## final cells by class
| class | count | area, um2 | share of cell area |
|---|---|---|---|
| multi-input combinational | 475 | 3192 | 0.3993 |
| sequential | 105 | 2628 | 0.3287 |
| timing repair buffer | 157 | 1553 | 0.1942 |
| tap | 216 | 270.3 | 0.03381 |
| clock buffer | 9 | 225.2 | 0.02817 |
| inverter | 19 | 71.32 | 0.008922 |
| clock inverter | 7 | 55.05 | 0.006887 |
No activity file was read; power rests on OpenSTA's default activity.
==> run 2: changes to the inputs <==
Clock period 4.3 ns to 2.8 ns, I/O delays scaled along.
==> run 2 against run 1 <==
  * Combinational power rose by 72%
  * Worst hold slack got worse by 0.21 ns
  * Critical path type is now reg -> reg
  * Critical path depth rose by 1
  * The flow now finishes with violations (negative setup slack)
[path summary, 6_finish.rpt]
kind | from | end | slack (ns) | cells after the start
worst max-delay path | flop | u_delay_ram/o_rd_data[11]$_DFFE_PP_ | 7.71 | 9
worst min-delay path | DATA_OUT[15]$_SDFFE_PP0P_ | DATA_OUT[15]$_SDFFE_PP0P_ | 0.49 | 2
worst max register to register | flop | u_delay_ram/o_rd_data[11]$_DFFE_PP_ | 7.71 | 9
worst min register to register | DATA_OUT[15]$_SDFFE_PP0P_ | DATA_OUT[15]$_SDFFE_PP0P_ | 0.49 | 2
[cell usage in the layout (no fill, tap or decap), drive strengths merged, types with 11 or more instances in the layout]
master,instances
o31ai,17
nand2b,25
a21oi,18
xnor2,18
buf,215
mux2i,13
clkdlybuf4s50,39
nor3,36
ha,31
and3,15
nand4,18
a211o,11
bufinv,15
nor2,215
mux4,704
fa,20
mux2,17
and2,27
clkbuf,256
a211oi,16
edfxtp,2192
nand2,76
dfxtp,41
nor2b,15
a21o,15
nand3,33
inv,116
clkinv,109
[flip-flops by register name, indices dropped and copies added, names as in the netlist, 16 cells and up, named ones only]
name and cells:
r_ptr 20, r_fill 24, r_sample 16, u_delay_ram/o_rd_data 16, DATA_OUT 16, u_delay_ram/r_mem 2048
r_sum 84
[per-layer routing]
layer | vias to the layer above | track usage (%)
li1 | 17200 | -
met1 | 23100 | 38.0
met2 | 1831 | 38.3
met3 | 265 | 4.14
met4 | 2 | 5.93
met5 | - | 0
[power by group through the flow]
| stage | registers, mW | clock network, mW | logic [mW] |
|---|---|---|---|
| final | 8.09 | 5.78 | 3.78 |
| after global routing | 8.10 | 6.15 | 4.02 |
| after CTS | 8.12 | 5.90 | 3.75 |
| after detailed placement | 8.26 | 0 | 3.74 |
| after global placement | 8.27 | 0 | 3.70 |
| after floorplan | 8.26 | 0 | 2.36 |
--- src/rtl/sprite_state_writer.sv ---
// Sprite-state producer: once per frame, in the vsync-low window, moves and animates the
// sprite, then writes x, y and frame index to RAM. Define SPRITE_WRAP_EN to wrap x/y instead of clamping.
module sprite_state_writer #(
  parameter int                          SYS_DATA_WIDTH = 18,
  parameter int                          SYS_ADDR_WIDTH = 16,
  parameter logic [SYS_ADDR_WIDTH-1:0]   BASE_ADDR      = 'h1000,
  parameter int                          DISPLAY_W      = 640,
  parameter int                          DISPLAY_H      = 480,
  parameter int                          GLYPH_W        = 17,
  parameter int                          GLYPH_H        = 32,
  parameter int                          STEP           = 2,
  parameter int                          NUM_FRAMES     = 3,
  parameter int                          ANIM_DIV       = 4,
  parameter int                          X_INIT         = 0,
  parameter int                          Y_INIT         = 448
) (
  input  logic                      clk,
  input  logic                      reset,
  input  logic                      vsync,
  input  logic                      btn_left,
  input  logic                      btn_right,
  input  logic                      btn_up,
  input  logic                      btn_down,
  input  logic                      sys_gnt,
  output logic                      sys_req,
  output logic                      sys_we,
  output logic [SYS_ADDR_WIDTH-1:0] sys_addr,
  output logic [SYS_DATA_WIDTH-1:0] sys_wdata,
  output logic                      busy,
  output logic                      overrun,
  output logic [2:0]                dbg_state
);
  // Handshake: in a WR_* state sys_req is held high and the word is written on every
  // cycle where sys_we (= sys_gnt) is high; address/data stay put until then.

  localparam int DW   = SYS_DATA_WIDTH;
  localparam int SW   = SYS_DATA_WIDTH + 1;
  localparam int XMAX = DISPLAY_W - GLYPH_W;
  localparam int YMAX = DISPLAY_H - GLYPH_H;
  localparam int MW   = (NUM_FRAMES > 1) ? $clog2(NUM_FRAMES) : 1;
  localparam int CW   = (ANIM_DIV > 1) ? $clog2(ANIM_DIV) : 1;
  localparam logic [MW-1:0] M_LAST    = MW'(NUM_FRAMES - 1);
  localparam logic [CW-1:0] ANIM_LAST = CW'(ANIM_DIV - 1);

  typedef enum logic [2:0] {IDLE, CALC, WR_X, WR_Y, WR_M} state_t;

  state_t          state, state_nx;
  logic [DW-1:0]   x, y, x_nx, y_nx;
  logic [MW-1:0]   m, m_nx;
  logic [CW-1:0]   anim_cnt, anim_nx;
  logic            vsync_d, fall, rise, abort, any_btn;

  // Signed arithmetic one bit wider than the word, so a step below zero is visible.
  function automatic logic [DW-1:0] move(input logic [DW-1:0] p, input logic dec,
                                         input logic inc, input int maxv);
    logic signed [SW-1:0] s;
    logic signed [SW-1:0] lim;
    s   = signed'({1'b0, p});
    lim = SW'(maxv);
    if (dec && !inc)      s = s - SW'(STEP);
    else if (inc && !dec) s = s + SW'(STEP);
`ifdef SPRITE_WRAP_EN
    if (s[SW-1])       s = lim;
    else if (s > lim)  s = '0;
`else
    if (s[SW-1])       s = '0;
    else if (s > lim)  s = lim;
`endif
    return s[DW-1:0];
  endfunction

  assign fall    = vsync_d & ~vsync;
  assign rise    = ~vsync_d & vsync;
  assign any_btn = btn_left | btn_right | btn_up | btn_down;

  always_comb begin
    state_nx = state;
    x_nx     = x;
    y_nx     = y;
    m_nx     = m;
    anim_nx  = anim_cnt;
    abort    = 1'b0;
    case (state)
      IDLE: if (fall) state_nx = CALC;
      CALC: begin
        x_nx = move(x, btn_left, btn_right, XMAX);
        y_nx = move(y, btn_up, btn_down, YMAX);
        if (!any_btn) begin
          m_nx    = '0;
          anim_nx = '0;
        end else if (anim_cnt == ANIM_LAST) begin
          anim_nx = '0;
          m_nx    = (m == M_LAST) ? '0 : m + 1'b1;
        end else begin
          anim_nx = anim_cnt + 1'b1;
        end
        state_nx = WR_X;
      end
      WR_X:    if (sys_gnt) state_nx = WR_Y;
      WR_Y:    if (sys_gnt) state_nx = WR_M;
      WR_M:    if (sys_gnt) state_nx = IDLE;
      default: state_nx = IDLE;
    endcase
    // A rising vsync ends the safe window; the burst is dropped, the new state is kept.
    if (rise && state != IDLE) begin
      state_nx = IDLE;
      abort    = 1'b1;
    end
  end

  assign sys_req   = (state == WR_X) || (state == WR_Y) || (state == WR_M);
  assign sys_we    = sys_req & sys_gnt;
  assign busy      = (state != IDLE);
  assign dbg_state = state;

  always_ff @(posedge clk) begin
    if (reset) begin
      state     <= IDLE;
      x         <= DW'(X_INIT);
      y         <= DW'(Y_INIT);
      m         <= '0;
      anim_cnt  <= '0;
      vsync_d   <= 1'b1;
      overrun   <= 1'b0;
      sys_addr  <= '0;
      sys_wdata <= '0;
    end else begin
      state    <= state_nx;
      x        <= x_nx;
      y        <= y_nx;
      m        <= m_nx;
      anim_cnt <= anim_nx;
      vsync_d  <= vsync;
      overrun  <= abort;
      case (state_nx)
        WR_X: begin
          sys_addr  <= BASE_ADDR;
          sys_wdata <= x_nx;
        end
        WR_Y: begin
          sys_addr  <= BASE_ADDR + SYS_ADDR_WIDTH'(1);
          sys_wdata <= y_nx;
        end
        WR_M: begin
          sys_addr  <= BASE_ADDR + SYS_ADDR_WIDTH'(2);
          sys_wdata <= {{(DW-MW){1'b0}}, m_nx};
        end
        default: ;
      endcase
    end
  end

endmodule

» **What this task involves**
Lines in the records above that carry the word "name" are to be located and copied.

» **Worked solution**
[flip-flops by register name, indices dropped and copies added, names as in the netlist, 16 cells and up, named ones only]
name and cells:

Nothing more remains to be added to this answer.